▼▼▼
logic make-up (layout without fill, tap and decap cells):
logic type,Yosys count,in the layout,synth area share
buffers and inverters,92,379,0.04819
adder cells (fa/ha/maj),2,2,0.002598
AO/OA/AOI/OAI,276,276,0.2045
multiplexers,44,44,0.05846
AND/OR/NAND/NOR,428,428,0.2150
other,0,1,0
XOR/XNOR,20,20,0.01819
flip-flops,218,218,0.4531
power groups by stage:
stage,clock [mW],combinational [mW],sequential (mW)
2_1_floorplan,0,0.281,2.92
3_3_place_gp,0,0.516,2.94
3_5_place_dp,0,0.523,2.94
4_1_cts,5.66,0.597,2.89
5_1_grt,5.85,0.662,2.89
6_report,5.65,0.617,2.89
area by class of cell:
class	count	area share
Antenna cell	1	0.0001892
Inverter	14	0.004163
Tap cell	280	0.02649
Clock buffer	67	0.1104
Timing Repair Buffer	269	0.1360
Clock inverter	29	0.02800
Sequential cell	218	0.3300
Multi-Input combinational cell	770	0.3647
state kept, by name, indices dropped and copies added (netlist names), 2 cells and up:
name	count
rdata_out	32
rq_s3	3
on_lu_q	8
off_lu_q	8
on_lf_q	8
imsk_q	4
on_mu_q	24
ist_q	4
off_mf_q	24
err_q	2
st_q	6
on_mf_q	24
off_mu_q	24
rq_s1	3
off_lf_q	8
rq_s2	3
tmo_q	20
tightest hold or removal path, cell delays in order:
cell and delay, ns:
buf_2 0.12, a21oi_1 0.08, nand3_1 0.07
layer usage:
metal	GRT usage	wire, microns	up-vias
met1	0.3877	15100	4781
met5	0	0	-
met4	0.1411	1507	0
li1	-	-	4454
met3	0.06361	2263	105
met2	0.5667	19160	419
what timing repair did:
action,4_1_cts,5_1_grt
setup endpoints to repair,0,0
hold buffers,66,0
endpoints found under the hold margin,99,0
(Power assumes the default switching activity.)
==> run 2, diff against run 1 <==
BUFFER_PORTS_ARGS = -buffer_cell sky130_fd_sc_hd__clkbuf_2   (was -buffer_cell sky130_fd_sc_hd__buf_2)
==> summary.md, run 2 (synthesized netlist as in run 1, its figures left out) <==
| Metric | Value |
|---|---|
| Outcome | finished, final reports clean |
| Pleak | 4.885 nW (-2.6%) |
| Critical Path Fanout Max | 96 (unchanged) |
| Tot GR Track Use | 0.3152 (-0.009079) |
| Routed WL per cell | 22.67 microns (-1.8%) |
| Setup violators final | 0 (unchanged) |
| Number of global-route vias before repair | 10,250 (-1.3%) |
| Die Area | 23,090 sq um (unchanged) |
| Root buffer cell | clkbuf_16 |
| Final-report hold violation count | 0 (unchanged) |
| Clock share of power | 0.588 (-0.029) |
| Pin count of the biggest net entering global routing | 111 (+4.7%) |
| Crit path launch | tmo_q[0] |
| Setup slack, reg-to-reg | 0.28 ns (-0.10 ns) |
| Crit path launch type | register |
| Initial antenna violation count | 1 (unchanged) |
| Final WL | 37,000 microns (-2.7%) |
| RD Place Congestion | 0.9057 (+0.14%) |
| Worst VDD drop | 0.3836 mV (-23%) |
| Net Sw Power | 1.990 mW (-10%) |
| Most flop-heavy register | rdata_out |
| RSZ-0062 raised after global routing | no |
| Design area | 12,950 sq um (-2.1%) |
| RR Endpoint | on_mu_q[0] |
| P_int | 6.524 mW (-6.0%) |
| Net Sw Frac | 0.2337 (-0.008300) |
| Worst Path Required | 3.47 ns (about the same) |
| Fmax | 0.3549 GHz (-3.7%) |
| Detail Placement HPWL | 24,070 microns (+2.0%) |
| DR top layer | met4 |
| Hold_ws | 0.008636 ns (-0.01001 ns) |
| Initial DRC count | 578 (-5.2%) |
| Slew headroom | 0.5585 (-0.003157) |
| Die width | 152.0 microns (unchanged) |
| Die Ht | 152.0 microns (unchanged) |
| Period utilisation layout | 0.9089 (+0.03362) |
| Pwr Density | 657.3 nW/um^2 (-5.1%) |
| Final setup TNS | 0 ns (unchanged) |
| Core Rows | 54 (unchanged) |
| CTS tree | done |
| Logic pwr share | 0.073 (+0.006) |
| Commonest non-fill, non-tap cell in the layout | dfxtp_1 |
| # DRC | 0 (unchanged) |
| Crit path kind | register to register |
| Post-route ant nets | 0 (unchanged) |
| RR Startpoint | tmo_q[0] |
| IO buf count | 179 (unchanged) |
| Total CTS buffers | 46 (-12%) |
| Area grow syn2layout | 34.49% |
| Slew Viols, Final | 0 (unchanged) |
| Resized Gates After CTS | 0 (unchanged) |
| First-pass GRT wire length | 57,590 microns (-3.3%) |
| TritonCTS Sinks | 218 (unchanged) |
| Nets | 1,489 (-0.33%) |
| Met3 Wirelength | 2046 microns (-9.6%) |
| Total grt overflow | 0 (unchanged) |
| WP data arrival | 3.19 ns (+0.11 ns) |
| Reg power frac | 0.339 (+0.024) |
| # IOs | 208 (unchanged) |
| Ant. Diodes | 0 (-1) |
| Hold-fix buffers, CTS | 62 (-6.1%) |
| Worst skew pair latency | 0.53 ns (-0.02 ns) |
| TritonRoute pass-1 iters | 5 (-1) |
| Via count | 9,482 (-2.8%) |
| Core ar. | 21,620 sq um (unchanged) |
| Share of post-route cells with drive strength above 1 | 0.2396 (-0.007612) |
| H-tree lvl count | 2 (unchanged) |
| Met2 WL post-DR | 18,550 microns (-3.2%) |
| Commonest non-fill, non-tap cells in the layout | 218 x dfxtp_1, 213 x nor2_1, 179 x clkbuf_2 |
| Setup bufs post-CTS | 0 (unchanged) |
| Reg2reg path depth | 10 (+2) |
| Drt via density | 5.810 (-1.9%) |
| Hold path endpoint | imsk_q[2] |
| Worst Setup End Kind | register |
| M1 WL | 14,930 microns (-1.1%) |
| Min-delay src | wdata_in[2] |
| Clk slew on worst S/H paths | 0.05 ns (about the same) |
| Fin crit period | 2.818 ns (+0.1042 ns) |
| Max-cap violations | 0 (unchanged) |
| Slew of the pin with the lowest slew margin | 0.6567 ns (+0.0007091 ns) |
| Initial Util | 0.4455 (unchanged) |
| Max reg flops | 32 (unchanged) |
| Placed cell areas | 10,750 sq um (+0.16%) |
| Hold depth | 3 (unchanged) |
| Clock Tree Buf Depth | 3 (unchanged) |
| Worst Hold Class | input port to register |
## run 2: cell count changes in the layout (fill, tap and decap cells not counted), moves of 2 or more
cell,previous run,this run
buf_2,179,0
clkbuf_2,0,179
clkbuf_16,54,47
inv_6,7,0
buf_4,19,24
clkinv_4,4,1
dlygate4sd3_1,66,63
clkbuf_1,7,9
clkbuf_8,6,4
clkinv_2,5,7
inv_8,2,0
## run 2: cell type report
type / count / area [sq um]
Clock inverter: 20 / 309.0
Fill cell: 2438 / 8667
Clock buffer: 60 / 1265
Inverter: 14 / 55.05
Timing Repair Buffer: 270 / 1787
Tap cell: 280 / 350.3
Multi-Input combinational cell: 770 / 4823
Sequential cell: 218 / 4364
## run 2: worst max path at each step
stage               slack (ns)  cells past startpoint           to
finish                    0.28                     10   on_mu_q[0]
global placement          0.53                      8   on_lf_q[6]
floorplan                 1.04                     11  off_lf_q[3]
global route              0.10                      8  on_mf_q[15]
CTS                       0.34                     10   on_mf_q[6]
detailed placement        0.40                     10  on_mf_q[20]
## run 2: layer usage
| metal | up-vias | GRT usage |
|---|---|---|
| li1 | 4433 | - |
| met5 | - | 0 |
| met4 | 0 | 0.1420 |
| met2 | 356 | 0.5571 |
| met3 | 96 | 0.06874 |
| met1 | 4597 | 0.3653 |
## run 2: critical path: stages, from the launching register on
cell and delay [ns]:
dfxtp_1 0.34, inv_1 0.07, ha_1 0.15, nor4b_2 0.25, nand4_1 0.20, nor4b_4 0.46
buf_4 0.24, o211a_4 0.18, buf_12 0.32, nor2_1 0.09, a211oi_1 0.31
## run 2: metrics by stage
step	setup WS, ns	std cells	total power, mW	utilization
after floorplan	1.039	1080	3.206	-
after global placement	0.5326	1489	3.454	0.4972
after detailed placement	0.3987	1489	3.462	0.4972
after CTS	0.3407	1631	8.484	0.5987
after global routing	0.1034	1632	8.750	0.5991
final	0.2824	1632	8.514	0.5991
▲▲▲
# EXERCISE PROMPT
Go through the entries above and count the lines containing the string "metal". Give only that number.

# EXERCISE SOLUTION
2